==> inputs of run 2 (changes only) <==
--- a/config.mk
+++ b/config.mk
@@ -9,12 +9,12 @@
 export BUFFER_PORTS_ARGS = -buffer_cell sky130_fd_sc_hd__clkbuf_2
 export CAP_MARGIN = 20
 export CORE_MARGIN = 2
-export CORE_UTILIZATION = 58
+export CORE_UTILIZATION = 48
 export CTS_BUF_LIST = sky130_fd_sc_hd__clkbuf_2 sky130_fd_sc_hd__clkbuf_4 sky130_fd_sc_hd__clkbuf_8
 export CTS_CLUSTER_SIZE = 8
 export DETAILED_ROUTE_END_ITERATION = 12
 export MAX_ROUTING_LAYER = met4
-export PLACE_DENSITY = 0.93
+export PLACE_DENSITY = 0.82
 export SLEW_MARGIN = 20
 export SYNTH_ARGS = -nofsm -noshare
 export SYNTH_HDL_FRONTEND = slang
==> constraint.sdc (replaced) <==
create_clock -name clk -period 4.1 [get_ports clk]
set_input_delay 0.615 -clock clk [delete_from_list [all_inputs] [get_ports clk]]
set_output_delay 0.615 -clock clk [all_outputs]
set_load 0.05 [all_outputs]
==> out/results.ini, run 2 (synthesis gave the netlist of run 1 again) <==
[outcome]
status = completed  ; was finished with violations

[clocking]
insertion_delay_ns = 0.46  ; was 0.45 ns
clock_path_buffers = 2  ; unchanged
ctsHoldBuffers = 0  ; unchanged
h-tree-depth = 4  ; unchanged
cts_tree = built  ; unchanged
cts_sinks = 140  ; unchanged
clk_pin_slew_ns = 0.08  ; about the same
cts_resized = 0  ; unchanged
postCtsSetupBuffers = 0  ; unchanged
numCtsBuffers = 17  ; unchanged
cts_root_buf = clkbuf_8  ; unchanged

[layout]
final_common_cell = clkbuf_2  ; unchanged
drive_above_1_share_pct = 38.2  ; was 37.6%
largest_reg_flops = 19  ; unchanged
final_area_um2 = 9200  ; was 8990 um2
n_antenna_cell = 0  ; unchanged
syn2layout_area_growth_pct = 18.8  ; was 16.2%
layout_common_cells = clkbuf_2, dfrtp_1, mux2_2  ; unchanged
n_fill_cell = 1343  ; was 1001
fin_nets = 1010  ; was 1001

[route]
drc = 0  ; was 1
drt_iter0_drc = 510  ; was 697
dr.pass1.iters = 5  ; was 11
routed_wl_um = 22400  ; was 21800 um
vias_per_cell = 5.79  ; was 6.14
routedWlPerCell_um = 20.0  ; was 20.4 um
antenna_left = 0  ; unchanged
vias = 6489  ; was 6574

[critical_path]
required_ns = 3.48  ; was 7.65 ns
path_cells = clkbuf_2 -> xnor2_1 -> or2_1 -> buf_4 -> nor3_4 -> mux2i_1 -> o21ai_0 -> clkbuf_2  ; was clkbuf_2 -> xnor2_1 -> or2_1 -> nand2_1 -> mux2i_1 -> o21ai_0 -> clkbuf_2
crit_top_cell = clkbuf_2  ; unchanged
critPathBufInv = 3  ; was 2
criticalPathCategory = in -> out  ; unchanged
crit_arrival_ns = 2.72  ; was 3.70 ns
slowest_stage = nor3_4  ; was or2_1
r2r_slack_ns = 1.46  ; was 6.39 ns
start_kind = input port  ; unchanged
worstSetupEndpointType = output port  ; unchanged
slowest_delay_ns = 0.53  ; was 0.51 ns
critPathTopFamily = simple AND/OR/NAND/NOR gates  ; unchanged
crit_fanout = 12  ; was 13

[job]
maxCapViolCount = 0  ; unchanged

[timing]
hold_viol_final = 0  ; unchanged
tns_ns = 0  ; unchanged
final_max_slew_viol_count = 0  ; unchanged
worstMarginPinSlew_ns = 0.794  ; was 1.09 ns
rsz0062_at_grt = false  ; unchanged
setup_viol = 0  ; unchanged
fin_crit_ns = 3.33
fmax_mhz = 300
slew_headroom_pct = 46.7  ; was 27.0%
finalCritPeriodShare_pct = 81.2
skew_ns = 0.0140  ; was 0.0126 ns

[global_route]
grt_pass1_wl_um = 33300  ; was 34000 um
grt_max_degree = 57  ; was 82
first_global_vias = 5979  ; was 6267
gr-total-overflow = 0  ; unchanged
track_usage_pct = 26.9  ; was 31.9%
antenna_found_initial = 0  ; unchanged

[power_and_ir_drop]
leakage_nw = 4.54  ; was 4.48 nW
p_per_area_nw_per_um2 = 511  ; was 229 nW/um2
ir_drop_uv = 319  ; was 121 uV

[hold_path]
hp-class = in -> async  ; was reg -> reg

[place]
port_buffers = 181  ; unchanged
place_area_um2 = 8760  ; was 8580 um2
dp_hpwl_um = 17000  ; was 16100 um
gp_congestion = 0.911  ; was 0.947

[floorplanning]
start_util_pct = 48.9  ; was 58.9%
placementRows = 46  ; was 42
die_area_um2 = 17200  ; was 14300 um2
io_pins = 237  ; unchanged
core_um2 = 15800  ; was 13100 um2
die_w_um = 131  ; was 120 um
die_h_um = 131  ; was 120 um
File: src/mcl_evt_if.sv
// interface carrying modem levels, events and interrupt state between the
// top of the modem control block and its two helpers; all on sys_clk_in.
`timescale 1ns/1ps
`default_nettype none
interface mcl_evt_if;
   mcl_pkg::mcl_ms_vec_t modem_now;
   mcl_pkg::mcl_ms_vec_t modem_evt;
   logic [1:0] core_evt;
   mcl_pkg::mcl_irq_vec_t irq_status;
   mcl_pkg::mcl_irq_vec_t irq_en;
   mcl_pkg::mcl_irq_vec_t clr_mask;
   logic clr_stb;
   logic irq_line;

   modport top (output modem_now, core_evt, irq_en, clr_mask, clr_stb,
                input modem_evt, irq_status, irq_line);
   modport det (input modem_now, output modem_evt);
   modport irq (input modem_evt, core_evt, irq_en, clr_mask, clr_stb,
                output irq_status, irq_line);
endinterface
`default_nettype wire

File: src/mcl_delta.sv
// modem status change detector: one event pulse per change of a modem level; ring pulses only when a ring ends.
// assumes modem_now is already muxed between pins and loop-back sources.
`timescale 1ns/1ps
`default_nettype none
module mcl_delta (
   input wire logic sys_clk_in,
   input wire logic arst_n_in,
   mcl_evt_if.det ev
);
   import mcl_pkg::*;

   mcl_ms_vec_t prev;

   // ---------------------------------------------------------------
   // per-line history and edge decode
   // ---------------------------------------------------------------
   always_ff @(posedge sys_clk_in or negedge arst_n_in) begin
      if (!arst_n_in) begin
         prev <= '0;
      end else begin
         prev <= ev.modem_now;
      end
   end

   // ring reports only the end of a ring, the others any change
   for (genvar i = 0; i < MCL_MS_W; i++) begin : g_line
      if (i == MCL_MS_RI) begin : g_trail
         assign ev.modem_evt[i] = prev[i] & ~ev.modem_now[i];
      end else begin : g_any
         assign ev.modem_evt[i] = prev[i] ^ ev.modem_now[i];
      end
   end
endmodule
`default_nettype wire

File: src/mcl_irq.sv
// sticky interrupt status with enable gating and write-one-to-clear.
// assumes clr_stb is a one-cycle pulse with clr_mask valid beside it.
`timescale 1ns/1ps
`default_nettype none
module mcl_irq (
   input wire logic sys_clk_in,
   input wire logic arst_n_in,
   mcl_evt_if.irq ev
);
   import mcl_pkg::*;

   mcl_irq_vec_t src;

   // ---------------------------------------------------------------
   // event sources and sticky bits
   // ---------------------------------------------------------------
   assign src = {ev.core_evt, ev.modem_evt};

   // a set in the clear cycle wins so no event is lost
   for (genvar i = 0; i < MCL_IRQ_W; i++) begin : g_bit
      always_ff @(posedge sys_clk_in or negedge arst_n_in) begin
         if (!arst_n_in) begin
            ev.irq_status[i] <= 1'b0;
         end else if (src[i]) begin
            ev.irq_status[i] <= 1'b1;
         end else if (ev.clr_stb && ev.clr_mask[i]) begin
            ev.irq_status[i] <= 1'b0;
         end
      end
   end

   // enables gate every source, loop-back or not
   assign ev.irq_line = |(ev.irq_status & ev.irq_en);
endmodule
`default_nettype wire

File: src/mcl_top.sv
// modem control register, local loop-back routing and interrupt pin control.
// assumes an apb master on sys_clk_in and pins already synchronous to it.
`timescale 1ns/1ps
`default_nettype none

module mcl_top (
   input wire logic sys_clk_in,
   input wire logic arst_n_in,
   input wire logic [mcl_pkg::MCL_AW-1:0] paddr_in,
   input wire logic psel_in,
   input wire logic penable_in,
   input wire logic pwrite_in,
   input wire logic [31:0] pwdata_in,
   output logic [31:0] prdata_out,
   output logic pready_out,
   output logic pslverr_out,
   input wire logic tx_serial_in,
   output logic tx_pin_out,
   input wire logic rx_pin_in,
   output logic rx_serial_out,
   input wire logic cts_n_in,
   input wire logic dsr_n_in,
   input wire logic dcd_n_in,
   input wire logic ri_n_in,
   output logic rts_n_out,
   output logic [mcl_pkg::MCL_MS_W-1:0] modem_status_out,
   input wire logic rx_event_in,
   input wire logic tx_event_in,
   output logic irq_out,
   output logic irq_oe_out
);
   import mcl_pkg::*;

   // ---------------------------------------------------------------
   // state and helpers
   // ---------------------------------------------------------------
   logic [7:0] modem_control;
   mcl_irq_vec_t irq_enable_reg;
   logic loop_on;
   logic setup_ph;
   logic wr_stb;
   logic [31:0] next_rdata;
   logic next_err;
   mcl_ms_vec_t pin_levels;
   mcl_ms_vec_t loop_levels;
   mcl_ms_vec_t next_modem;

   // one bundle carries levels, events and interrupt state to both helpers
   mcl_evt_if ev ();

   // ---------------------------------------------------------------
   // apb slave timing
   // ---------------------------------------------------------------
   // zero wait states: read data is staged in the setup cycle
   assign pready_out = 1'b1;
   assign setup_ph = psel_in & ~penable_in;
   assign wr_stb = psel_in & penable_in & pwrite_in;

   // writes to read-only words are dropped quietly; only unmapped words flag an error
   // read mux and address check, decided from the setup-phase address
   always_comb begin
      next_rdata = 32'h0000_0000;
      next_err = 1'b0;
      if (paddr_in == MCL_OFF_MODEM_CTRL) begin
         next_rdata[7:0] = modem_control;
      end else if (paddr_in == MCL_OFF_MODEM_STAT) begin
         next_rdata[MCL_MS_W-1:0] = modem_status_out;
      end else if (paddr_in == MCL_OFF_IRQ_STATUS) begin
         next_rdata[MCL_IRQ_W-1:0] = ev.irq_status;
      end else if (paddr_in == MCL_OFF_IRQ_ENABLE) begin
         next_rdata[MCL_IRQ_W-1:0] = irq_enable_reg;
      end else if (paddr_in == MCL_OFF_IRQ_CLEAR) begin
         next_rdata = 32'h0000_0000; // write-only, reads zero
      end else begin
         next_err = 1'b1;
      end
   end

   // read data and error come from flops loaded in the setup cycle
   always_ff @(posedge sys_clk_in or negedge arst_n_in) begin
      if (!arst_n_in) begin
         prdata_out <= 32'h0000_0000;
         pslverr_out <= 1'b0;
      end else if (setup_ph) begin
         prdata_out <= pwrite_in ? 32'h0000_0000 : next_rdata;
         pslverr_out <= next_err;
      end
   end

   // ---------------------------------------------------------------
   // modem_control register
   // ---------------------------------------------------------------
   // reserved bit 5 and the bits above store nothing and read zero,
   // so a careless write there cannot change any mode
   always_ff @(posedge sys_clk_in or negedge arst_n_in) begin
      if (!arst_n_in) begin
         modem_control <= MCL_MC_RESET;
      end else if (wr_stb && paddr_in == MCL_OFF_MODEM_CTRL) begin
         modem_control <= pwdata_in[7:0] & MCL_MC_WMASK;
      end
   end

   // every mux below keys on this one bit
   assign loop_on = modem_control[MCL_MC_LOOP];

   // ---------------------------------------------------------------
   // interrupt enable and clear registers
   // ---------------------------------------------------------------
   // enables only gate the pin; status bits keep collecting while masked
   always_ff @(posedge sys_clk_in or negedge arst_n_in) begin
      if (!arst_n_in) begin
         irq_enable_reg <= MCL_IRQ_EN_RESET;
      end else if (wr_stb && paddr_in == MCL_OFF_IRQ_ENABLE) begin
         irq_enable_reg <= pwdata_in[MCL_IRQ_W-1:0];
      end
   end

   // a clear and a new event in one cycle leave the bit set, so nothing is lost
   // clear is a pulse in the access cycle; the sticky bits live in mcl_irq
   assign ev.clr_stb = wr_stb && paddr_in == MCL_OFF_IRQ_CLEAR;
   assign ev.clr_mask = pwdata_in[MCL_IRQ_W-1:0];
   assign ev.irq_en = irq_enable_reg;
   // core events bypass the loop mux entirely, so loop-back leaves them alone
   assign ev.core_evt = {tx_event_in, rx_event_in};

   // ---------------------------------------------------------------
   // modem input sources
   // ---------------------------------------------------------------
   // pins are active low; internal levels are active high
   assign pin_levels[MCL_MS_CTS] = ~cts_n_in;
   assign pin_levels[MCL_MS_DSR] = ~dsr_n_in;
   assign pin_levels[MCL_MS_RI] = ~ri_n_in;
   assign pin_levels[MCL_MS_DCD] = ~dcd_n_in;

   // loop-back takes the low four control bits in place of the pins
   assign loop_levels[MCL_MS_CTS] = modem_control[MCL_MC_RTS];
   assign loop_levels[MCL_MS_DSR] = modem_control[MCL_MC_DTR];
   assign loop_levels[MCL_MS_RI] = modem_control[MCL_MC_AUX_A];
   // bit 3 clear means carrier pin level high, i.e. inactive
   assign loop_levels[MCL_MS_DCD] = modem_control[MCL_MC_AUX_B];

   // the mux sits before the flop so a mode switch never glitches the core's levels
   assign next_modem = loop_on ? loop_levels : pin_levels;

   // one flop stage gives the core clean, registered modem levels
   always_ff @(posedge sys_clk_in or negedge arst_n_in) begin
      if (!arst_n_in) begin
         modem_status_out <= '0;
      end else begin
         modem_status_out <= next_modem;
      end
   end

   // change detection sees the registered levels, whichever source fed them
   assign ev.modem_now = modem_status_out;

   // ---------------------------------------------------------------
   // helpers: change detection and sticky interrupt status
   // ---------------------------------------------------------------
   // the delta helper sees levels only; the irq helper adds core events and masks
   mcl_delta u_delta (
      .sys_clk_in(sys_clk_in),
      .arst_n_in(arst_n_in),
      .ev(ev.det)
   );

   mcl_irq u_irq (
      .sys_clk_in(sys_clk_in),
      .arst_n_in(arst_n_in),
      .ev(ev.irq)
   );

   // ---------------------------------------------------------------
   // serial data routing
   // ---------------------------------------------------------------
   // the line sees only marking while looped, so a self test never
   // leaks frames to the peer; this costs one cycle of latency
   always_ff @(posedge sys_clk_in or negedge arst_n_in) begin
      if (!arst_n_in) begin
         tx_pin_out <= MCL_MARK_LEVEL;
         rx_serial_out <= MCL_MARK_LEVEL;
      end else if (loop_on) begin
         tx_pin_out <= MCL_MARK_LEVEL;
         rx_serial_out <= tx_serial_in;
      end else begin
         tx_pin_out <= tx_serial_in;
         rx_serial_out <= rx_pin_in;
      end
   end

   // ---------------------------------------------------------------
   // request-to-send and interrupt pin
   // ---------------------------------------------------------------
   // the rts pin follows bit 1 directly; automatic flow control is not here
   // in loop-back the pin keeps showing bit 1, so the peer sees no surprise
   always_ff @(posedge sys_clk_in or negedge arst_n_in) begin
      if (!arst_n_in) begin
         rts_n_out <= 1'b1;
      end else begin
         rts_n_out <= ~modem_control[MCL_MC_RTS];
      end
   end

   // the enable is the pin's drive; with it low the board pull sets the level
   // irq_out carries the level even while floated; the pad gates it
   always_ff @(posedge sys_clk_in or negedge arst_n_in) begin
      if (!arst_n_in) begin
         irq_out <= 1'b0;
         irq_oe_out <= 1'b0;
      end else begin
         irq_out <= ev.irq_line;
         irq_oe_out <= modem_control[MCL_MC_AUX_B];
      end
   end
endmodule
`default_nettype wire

**Exercise directions**
Using only the listing above, restate exactly the lines from the line containing "[floorplanning]" through the line containing "die_w_um = 131", both included.

**Written response**
[floorplanning]
start_util_pct = 48.9  ; was 58.9%
placementRows = 46  ; was 42
die_area_um2 = 17200  ; was 14300 um2
io_pins = 237  ; unchanged
core_um2 = 15800  ; was 13100 um2
die_w_um = 131  ; was 120 um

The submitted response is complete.